С царем и без царя. Воспоминания последнего дворцового коменданта императора Николая II — страница 46 из 74

Войдя в фойе кинематографа, я остановился посреди зала. Солодовников пошел докладывать, а юнкера стояли вокруг меня с выражением сознания важности возложенного на них поручения. Через несколько минут с лестницы, находившейся в правом углу против входа, начали сбегать офицеры. Став полукругом впереди меня, они принялись хихикать, громко произнося мою фамилию. Какой-то полковник, решив, что ему, как старшему в чине, необходимо себя в чем-нибудь проявить, обратился ко мне со словами: «А это – изменник государя». По старой командирской привычке я махнул над головою левой рукой и, воспользовавшись минутой воцарившегося молчания, во всеуслышание ответил ему: «Желаете видеть изменника государя – потрудитесь подойти к зеркалу». (А зеркал там было много: почти в каждом простенке.) Произошло замешательство. Из задних рядов стоявшей против меня толпы вышел совершенно незнакомый мне большого роста инженер путей сообщения с длинной русой бородой; протянув мне руку, он сказал: «Гражданин Воейков, дайте вашу руку». «Извольте», – ответил я, и мы обменялись рукопожатием. В толпе раздались голоса офицеров: «Как вы можете подавать ему руку?» Инженер сказал: «До осуждения народным судом он – равноправный со всеми нами гражданин». После этого инцидента Солодовников заявил мне, что командующий войсками сейчас занят и что я должен отсюда уехать. Мы направились к выходу, причем часть офицеров провожала меня до улицы, выкрикивая всевозможные дерзости.
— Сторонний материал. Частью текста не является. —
$ cat config.mk
export PLATFORM = sky130hd
export DESIGN_NAME = hamming_secded_encoder_72bit
export DESIGN_NICKNAME = d
export VERILOG_FILES = /design/src/rtl/hamming_secded_encoder_72bit.sv
export SDC_FILE = /design/constraint.sdc
export NUM_CORES = 1
export LEC_CHECK = 0
export BUFFER_PORTS_ARGS = -buffer_cell sky130_fd_sc_hd__buf_2
export CAP_MARGIN = 10
export CORE_UTILIZATION = 58
export DETAILED_ROUTE_END_ITERATION = 10
export GPL_TIMING_DRIVEN = 0
export PLACE_DENSITY = 0.81
export SLEW_MARGIN = 5
export SYNTH_ARGS = -nofsm -noshare
export SYNTH_HDL_FRONTEND = slang
export SYNTH_SLANG_ARGS = --single-unit --ignore-timing --ignore-initial --compat-mode --unroll-limit 50000
$ cat constraint.sdc
create_clock -name clk -period 4.93 [get_ports clk]
set_input_delay 0.7395 -clock clk [delete_from_list [all_inputs] [get_ports clk]]
set_output_delay 0.7395 -clock clk [all_outputs]
set_load 0.02 [all_outputs]
$ cat src/rtl/hamming_secded_encoder_72bit.sv
// SECDED (72,64) extended Hamming encoder with MSB-first serializer.
// Ports: clk, reset (async, active-high); in_data/in_valid/in_ready
//   word handshake; serial_out/serial_valid/sof serial frame line;
//   check_out last check byte; busy in SHIFT/GAP; frames_sent count.
module hamming_secded_encoder_72bit #(
  parameter int GAP_CYCLES = 1,
  parameter int CNT_W      = 16
) (
  input  logic             clk,
  input  logic             reset,
  input  logic [63:0]      in_data,
  input  logic             in_valid,
  output logic             in_ready,
  output logic             serial_out,
  output logic             serial_valid,
  output logic             sof,
  output logic [7:0]       check_out,
  output logic             busy,
  output logic [CNT_W-1:0] frames_sent
);

  typedef enum logic [1:0] {
    S_IDLE,
    S_SHIFT,
    S_GAP
  } state_t;

  state_t           r_state;
  state_t           w_next;
  logic [71:0]      r_sr;
  logic [6:0]       r_cnt;
  logic [15:0]      r_gap;
  logic             r_in_ready;
  logic             r_so;
  logic             r_sv;
  logic             r_sof;
  logic [7:0]       r_check;
  logic             r_busy;
  logic [CNT_W-1:0] r_frames;

  logic [6:0]       w_c;
  logic             w_p;
  logic [71:0]      w_cw;
  logic             w_accept;
  logic             w_last;
  logic             w_gap_done;
  logic             w_in_ready_n;
  logic             w_so_n;
  logic             w_sv_n;
  logic             w_sof_n;
  logic             w_busy_n;

  // Hamming position of data bit i: the i-th position in 3..71
  // that is not a power of two.
  function automatic logic [6:0] f_pos(input int i);
    int         n;
    logic [6:0] r;
    n = 0;
    r = '0;
    for (int p = 3; p < 72; p++) begin
      if ((p & (p - 1)) != 0) begin
        if (n == i) r = 7'(p);
        n++;
      end
    end
    return r;
  endfunction

  // Each check bit k collects the data bits whose position has
  // bit k set, so XOR-ing the positions of all set bits yields c.
  always_comb begin
    w_c = '0;
    for (int i = 0; i < 64; i++) begin
      if (in_data[i]) w_c = w_c ^ f_pos(i);
    end
    w_p  = (^in_data) ^ (^w_c);
    w_cw = {in_data, w_p, w_c};
  end

  assign w_accept   = in_valid && r_in_ready;
  assign w_last     = (r_state == S_SHIFT) && (r_cnt == 7'd71);
  assign w_gap_done = (r_state == S_GAP) &&
                      (r_gap == 16'(GAP_CYCLES - 1));

  always_comb begin
    w_next = r_state;
    unique case (r_state)
      S_IDLE:  if (w_accept) w_next = S_SHIFT;
      S_SHIFT: begin
        if (w_last) begin
          w_next = (GAP_CYCLES == 0) ? S_IDLE : S_GAP;
        end
      end
      S_GAP:   if (w_gap_done) w_next = S_IDLE;
      default: w_next = S_IDLE;
    endcase
  end

  // Next values of the registered outputs.
  always_comb begin
    w_in_ready_n = (w_next == S_IDLE);
    w_busy_n     = (w_next != S_IDLE);
    w_sv_n       = (w_next == S_SHIFT);
    w_sof_n      = (r_state == S_IDLE) && w_accept;
    w_so_n       = 1'b0;
    if (w_sof_n) begin
      w_so_n = w_cw[71];
    end else if (r_state == S_SHIFT && !w_last) begin
      w_so_n = r_sr[71];
    end
  end

  // r_sr runs one bit ahead of serial_out so the registered
  // output already carries cw[71] in the cycle after acceptance.
  always_ff @(posedge clk or posedge reset) begin
    if (reset) begin
      r_state    <= S_IDLE;
      r_sr       <= '0;
      r_cnt      <= '0;
      r_gap      <= '0;
      r_in_ready <= 1'b1;
      r_so       <= 1'b0;
      r_sv       <= 1'b0;
      r_sof      <= 1'b0;
      r_check    <= '0;
      r_busy     <= 1'b0;
      r_frames   <= '0;
    end else begin
      r_state    <= w_next;
      r_in_ready <= w_in_ready_n;
      r_so       <= w_so_n;
      r_sv       <= w_sv_n;
      r_sof      <= w_sof_n;
      r_busy     <= w_busy_n;
      if (w_sof_n) begin
        r_sr    <= {w_cw[70:0], 1'b0};
        r_cnt   <= '0;
        r_check <= w_cw[7:0];
      end else if (r_state == S_SHIFT && !w_last) begin
        r_sr  <= {r_sr[70:0], 1'b0};
        r_cnt <= r_cnt + 7'd1;
      end
      if (w_last) r_frames <= r_frames + 1'b1;
      if (r_state == S_GAP) r_gap <= r_gap + 16'd1;
      else                  r_gap <= '0;
    end
  end

  assign in_ready     = r_in_ready;
  assign serial_out   = r_so;
  assign serial_valid = r_sv;
  assign sof          = r_sof;
  assign check_out    = r_check;
  assign busy         = r_busy;
  assign frames_sent  = r_frames;

endmodule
С Арбата меня повезли на тверскую гауптвахту – против дома генерал-губернатора, в котором я часто бывал у своего деда князя Владимира Андреевича Долгорукова. Думал ли я тогда, глядя из окна на эту гауптвахту, что меня к ней когда-нибудь подвезут арестованным?

На тверской гауптвахте места для меня не оказалось, и меня повезли в кремлевскую, где я расстался со штабс-капитаном Солодовниковым. В кремлевской гауптвахте для арестованных было отведено помещение, в которое меня повели по дворам дворца. Каково было мое изумление, когда я увидел, что помещением для арестованных служит моя бывшая квартира дворцового коменданта в кавалерском доме. У дверей, рядом с часовым, оказался придворный лакей, который состоял при этой квартире и почтительно меня приветствовал. Войдя в квартиру (это было около часа дня), я в ней застал московского градоначальника генерала Шебеко, его помощников – полковника Назанского и моего бывшего подчиненного Тимофеева, жандармского генерала Крюкова и еще несколько лиц администрации, арестованных в Москве. По прошествии часа за мною приехал комендантский плац-адъютант, тучный ротмистр, который объявил, что меня приказано везти на другую гауптвахту.

9

День в Москве.

Мы сели в автомобиль и поехали в Анастасьевский переулок, в дом, где помещалась ссудная казна. Во дворе оказалась гауптвахта. Я был единственным арестованным. Было уже 4 часа дня, а я со вчерашнего дня ничего не ел. Пришлось обратиться к караульному начальнику, поляку. Капитан оказался очень любезным и немедленно распорядился, чтобы мне принесли обед из ближайшей кухмистерской. Бывший с ним в карауле младший офицер роты зашел ко мне и предложил почитать газеты.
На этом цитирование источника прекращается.